“Good health and good sense are two of life’s greatest things.”
This is according to Publilius Syrus, a Latin writer born in 85BC.
He has a fascinating story. Born in Syria he was brought as a slave to Italy, but was eventually freed due to his talents.
Syrus’ verse is fitting for what has transpired in Tasmania this month.
The news of five cases of meningococcal, which included the devastating death of a 16-year-old girl, put an emphasis on our health.
Questions were asked about access to meningococcal vaccines as well as affordability.
There shouldn’t be a price on health – but there is.
It’s often said, when travelling, that you don’t want to get sick in America.
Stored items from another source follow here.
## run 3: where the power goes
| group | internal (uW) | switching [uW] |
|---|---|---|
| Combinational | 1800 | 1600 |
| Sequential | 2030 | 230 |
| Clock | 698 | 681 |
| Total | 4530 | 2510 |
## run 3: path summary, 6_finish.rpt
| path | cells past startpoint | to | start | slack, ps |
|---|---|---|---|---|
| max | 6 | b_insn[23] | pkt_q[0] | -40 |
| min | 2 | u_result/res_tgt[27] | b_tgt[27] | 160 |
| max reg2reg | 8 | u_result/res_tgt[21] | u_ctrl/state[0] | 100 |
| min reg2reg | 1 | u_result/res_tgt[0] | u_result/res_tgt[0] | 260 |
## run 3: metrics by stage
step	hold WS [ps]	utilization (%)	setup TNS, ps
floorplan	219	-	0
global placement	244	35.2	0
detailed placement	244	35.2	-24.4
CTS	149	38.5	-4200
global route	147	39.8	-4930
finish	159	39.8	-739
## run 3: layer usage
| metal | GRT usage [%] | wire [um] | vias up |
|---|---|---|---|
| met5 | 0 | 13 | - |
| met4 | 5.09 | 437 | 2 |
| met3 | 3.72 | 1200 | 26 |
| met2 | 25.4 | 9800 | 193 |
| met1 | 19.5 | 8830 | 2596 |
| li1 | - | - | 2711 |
## config.mk

```make
export PLATFORM = sky130hd
export DESIGN_NAME = sd_nib_rx
export DESIGN_NICKNAME = d
export VERILOG_FILES = /design/src/rtl/sdrx_pkg.sv /design/src/rtl/sdrx_tick.sv /design/src/rtl/sdrx_crc_lane.sv /design/src/rtl/sdrx_dp.sv /design/src/rtl/sdrx_ctrl.sv /design/src/rtl/sd_nib_rx.sv
export SDC_FILE = /design/constraint.sdc
export NUM_CORES = 1
export LEC_CHECK = 0
export CORE_ASPECT_RATIO = 0.9
export CORE_MARGIN = 4
export CORE_UTILIZATION = 38
export CTS_CLUSTER_DIAMETER = 80
export DETAILED_ROUTE_END_ITERATION = 6
export SYNTH_ARGS = -nofsm -noshare
export SYNTH_HDL_FRONTEND = slang
export SYNTH_SLANG_ARGS = --single-unit
```

## constraint.sdc

```tcl
create_clock -name clk -period 3.62 [get_ports clk]
set_input_delay 0.543 -clock clk [delete_from_list [all_inputs] [get_ports clk]]
set_output_delay 0.543 -clock clk [all_outputs]
set_load 0.02 [all_outputs]
```

## src/rtl/sdrx_pkg.sv

```systemverilog
package sdrx_pkg;
  localparam int LANES = 4;
  localparam int CRC_BITS = 16;
  localparam logic [CRC_BITS-1:0] CRC_POLY = 16'h1021;

  typedef enum logic [1:0] {
    ERR_NONE    = 2'd0,
    ERR_CRC     = 2'd1,
    ERR_FRAME   = 2'd2,
    ERR_TIMEOUT = 2'd3
  } err_e;

  typedef enum logic [1:0] {
    S_IDLE,
    S_WAIT,
    S_DATA,
    S_END
  } state_e;

  typedef struct packed {
    logic blkClr;
    logic nibEn;
  } strobe_t;
endpackage

```

## src/rtl/sdrx_tick.sv

```systemverilog
module sdrx_tick #(
  parameter int DIV_W = 10
) (
  input  logic             clk,
  input  logic             rstN,
  input  logic             run,
  input  logic [DIV_W-1:0] divSel,
  output logic             tick
);
  logic [DIV_W-1:0] cnt;
  logic [DIV_W-1:0] divEff;

  assign divEff = (divSel < DIV_W'(2)) ? DIV_W'(2) : divSel;
  assign tick   = run && (cnt == divEff - DIV_W'(1));

  always_ff @(posedge clk or negedge rstN) begin
    if (!rstN)          cnt <= '0;
    else if (!run)      cnt <= '0;
    else if (tick)      cnt <= '0;
    else                cnt <= cnt + DIV_W'(1);
  end
endmodule

```

## src/rtl/sdrx_crc_lane.sv

```systemverilog
module sdrx_crc_lane
  import sdrx_pkg::*;
(
  input  logic                clk,
  input  logic                rstN,
  input  logic                clr,
  input  logic                en,
  input  logic                bitIn,
  output logic [CRC_BITS-1:0] rem
);
  logic fb;
  assign fb = bitIn ^ rem[CRC_BITS-1];

  always_ff @(posedge clk or negedge rstN) begin
    if (!rstN)    rem <= '0;
    else if (clr) rem <= '0;
    else if (en)  rem <= {rem[CRC_BITS-2:0], 1'b0} ^ (fb ? CRC_POLY : '0);
  end
endmodule

```

## src/rtl/sdrx_dp.sv

```systemverilog
module sdrx_dp
  import sdrx_pkg::*;
#(
  parameter int BLK_BYTES = 512
) (
  input  logic             clk,
  input  logic             rstN,
  input  strobe_t          stb,
  input  logic [LANES-1:0] dat,
  output logic [7:0]       outByte,
  output logic             outValid,
  output logic             nibLast,
  output logic             crcZero
);
  localparam int DATA_NIBS = BLK_BYTES * 2;
  localparam int ALL_NIBS  = DATA_NIBS + CRC_BITS;
  localparam int NIB_W     = $clog2(ALL_NIBS + 1);

  logic [NIB_W-1:0]    nibIdx;
  logic [LANES-1:0]    hiNib;
  logic [LANES-1:0]    laneZero;
  logic                inData;

  assign inData  = nibIdx < NIB_W'(DATA_NIBS);
  assign nibLast = nibIdx == NIB_W'(ALL_NIBS - 1);
  assign crcZero = &laneZero;

  always_ff @(posedge clk or negedge rstN) begin
    if (!rstN) begin
      nibIdx   <= '0;
      hiNib    <= '0;
      outByte  <= '0;
      outValid <= 1'b0;
    end else begin
      outValid <= 1'b0;
      if (stb.blkClr) begin
        nibIdx <= '0;
      end else if (stb.nibEn) begin
        nibIdx <= nibIdx + NIB_W'(1);
        if (inData) begin
          if (!nibIdx[0]) begin
            hiNib <= dat;
          end else begin
            outByte  <= {hiNib, dat};
            outValid <= 1'b1;
          end
        end
      end
    end
  end

  for (genvar g = 0; g < LANES; g++) begin : g_lane
    logic [CRC_BITS-1:0] rem;
    sdrx_crc_lane u_crc (
      .clk   (clk),
      .rstN  (rstN),
      .clr   (stb.blkClr),
      .en    (stb.nibEn),
      .bitIn (dat[g]),
      .rem   (rem)
    );
    assign laneZero[g] = (rem == '0);
  end
endmodule

```

## src/rtl/sdrx_ctrl.sv

```systemverilog
module sdrx_ctrl
  import sdrx_pkg::*;
#(
  parameter int CNT_W = 8,
  parameter int TO_W  = 16
) (
  input  logic             clk,
  input  logic             rstN,
  input  logic             start,
  input  logic             crcEn,
  input  logic [CNT_W-1:0] blkTotal,
  input  logic [TO_W-1:0]  toLimit,
  input  logic             tick,
  input  logic [LANES-1:0] dat,
  input  logic             nibLast,
  input  logic             crcZero,
  output strobe_t          stb,
  output logic             busy,
  output logic             blkDone,
  output logic [CNT_W-1:0] blkCount,
  output err_e             errCode
);
  state_e           state;
  logic [CNT_W-1:0] totReg;
  logic             crcEnReg;
  logic [TO_W-1:0]  toCnt;
  logic [CNT_W-1:0] nextCnt;

  assign busy       = state != S_IDLE;
  assign nextCnt    = blkCount + CNT_W'(1);
  assign stb.blkClr = (state == S_WAIT) && tick && (dat == '0);
  assign stb.nibEn  = (state == S_DATA) && tick;

  always_ff @(posedge clk or negedge rstN) begin
    if (!rstN) begin
      state    <= S_IDLE;
      totReg   <= '0;
      crcEnReg <= 1'b0;
      toCnt    <= '0;
      blkCount <= '0;
      errCode  <= ERR_NONE;
      blkDone  <= 1'b0;
    end else begin
      blkDone <= 1'b0;
      case (state)
        S_IDLE: begin
          if (start && (blkTotal != '0)) begin
            state    <= S_WAIT;
            totReg   <= blkTotal;
            crcEnReg <= crcEn;
            toCnt    <= '0;
            blkCount <= '0;
            errCode  <= ERR_NONE;
          end
        end
        S_WAIT: begin
          if (tick) begin
            if (dat == '0) begin
              state <= S_DATA;
            end else if ((toLimit != '0) && (toCnt == toLimit - TO_W'(1))) begin
              state   <= S_IDLE;
              errCode <= ERR_TIMEOUT;
            end else begin
              toCnt <= toCnt + TO_W'(1);
            end
          end
        end
        S_DATA: begin
          if (tick && nibLast) state <= S_END;
        end
        S_END: begin
          if (tick) begin
            if (dat != '1) begin
              errCode <= ERR_FRAME;
              state   <= S_IDLE;
            end else if (crcEnReg && !crcZero) begin
              errCode <= ERR_CRC;
              state   <= S_IDLE;
            end else begin
              blkCount <= nextCnt;
              blkDone  <= 1'b1;
              toCnt    <= '0;
              state    <= (nextCnt == totReg) ? S_IDLE : S_WAIT;
            end
          end
        end
        default: state <= S_IDLE;
      endcase
    end
  end
endmodule

```

## src/rtl/sd_nib_rx.sv

```systemverilog
module sd_nib_rx
  import sdrx_pkg::*;
#(
  parameter int BLK_BYTES = 512,
  parameter int CNT_W     = 8,
  parameter int DIV_W     = 10,
  parameter int TO_W      = 16
) (
  input  logic             clk,
  input  logic             rstN,
  input  logic             start,
  input  logic             crcEn,
  input  logic [CNT_W-1:0] blkTotal,
  input  logic [DIV_W-1:0] divSel,
  input  logic [TO_W-1:0]  toLimit,
  input  logic [3:0]       dat,
  output logic [7:0]       outByte,
  output logic             outValid,
  output logic             blkDone,
  output logic [CNT_W-1:0] blkCount,
  output logic             busy,
  output logic             errFlag,
  output logic [1:0]       errCode
);
  strobe_t stb;
  logic    tick;
  logic    nibLast;
  logic    crcZero;
  err_e    errSt;

  assign errCode = errSt;
  assign errFlag = errSt != ERR_NONE;

  sdrx_tick #(.DIV_W(DIV_W)) u_tick (
    .clk    (clk),
    .rstN   (rstN),
    .run    (busy),
    .divSel (divSel),
    .tick   (tick)
  );

  sdrx_ctrl #(.CNT_W(CNT_W), .TO_W(TO_W)) u_ctrl (
    .clk      (clk),
    .rstN     (rstN),
    .start    (start),
    .crcEn    (crcEn),
    .blkTotal (blkTotal),
    .toLimit  (toLimit),
    .tick     (tick),
    .dat      (dat),
    .nibLast  (nibLast),
    .crcZero  (crcZero),
    .stb      (stb),
    .busy     (busy),
    .blkDone  (blkDone),
    .blkCount (blkCount),
    .errCode  (errSt)
  );

  sdrx_dp #(.BLK_BYTES(BLK_BYTES)) u_dp (
    .clk      (clk),
    .rstN     (rstN),
    .stb      (stb),
    .dat      (dat),
    .outByte  (outByte),
    .outValid (outValid),
    .nibLast  (nibLast),
    .crcZero  (crcZero)
  );
endmodule

```
$ cat src/rtl/fe_pkg.sv
// Shared definitions for the flash block-erase sequencer: command opcodes,
// status bit positions, controller states and error codes.
package fe_pkg;

    localparam logic [7:0] OP_WRITE_EN  = 8'h06;
    localparam logic [7:0] OP_READ_STAT = 8'h05;
    localparam logic [7:0] OP_ERASE_64K = 8'hD8;

    localparam int STAT_BUSY = 0;
    localparam int STAT_WEL  = 1;

    typedef enum logic [2:0] {
        ST_IDLE,
        ST_WREN,
        ST_CHKWEL,
        ST_ERASE,
        ST_POLL
    } seq_state_t;

    typedef enum logic [1:0] {
        ERR_NONE        = 2'd0,
        ERR_WEL_MISSING = 2'd1,
        ERR_WEL_STUCK   = 2'd2,
        ERR_TIMEOUT     = 2'd3
    } err_code_t;

endpackage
You can’t afford to.
Thankfully, in Australia we have a good health care system, particularly in comparison to other first-world countries.
Just because our health care is better than others, it doesn’t make our system perfect or unable to improve.
This is where the common sense enters the recent conversation in Tasmania.
The state government will roll out a vaccine as part of an extended program.
It’s believed to be the largest program of this type in Tasmanian history.
The Examiner readers fell in love with Arthur Long when we featured his story back in September 2017.
The young boy was a survivor of meningococal.
But it hasn’t been an easy battle.
The disease took his feet, two fingers and killed his spleen.
It was the same strain – meningococcal W – that is currently being experienced in southern Tasmania.
His parents told The Examiner that news of the cases in Hobart, including the death of the teenager, was a trigger moment.
Now that the vaccine will be available to all children aged six weeks up to 20 years, the family hope no one will have to experience what they have in recent years.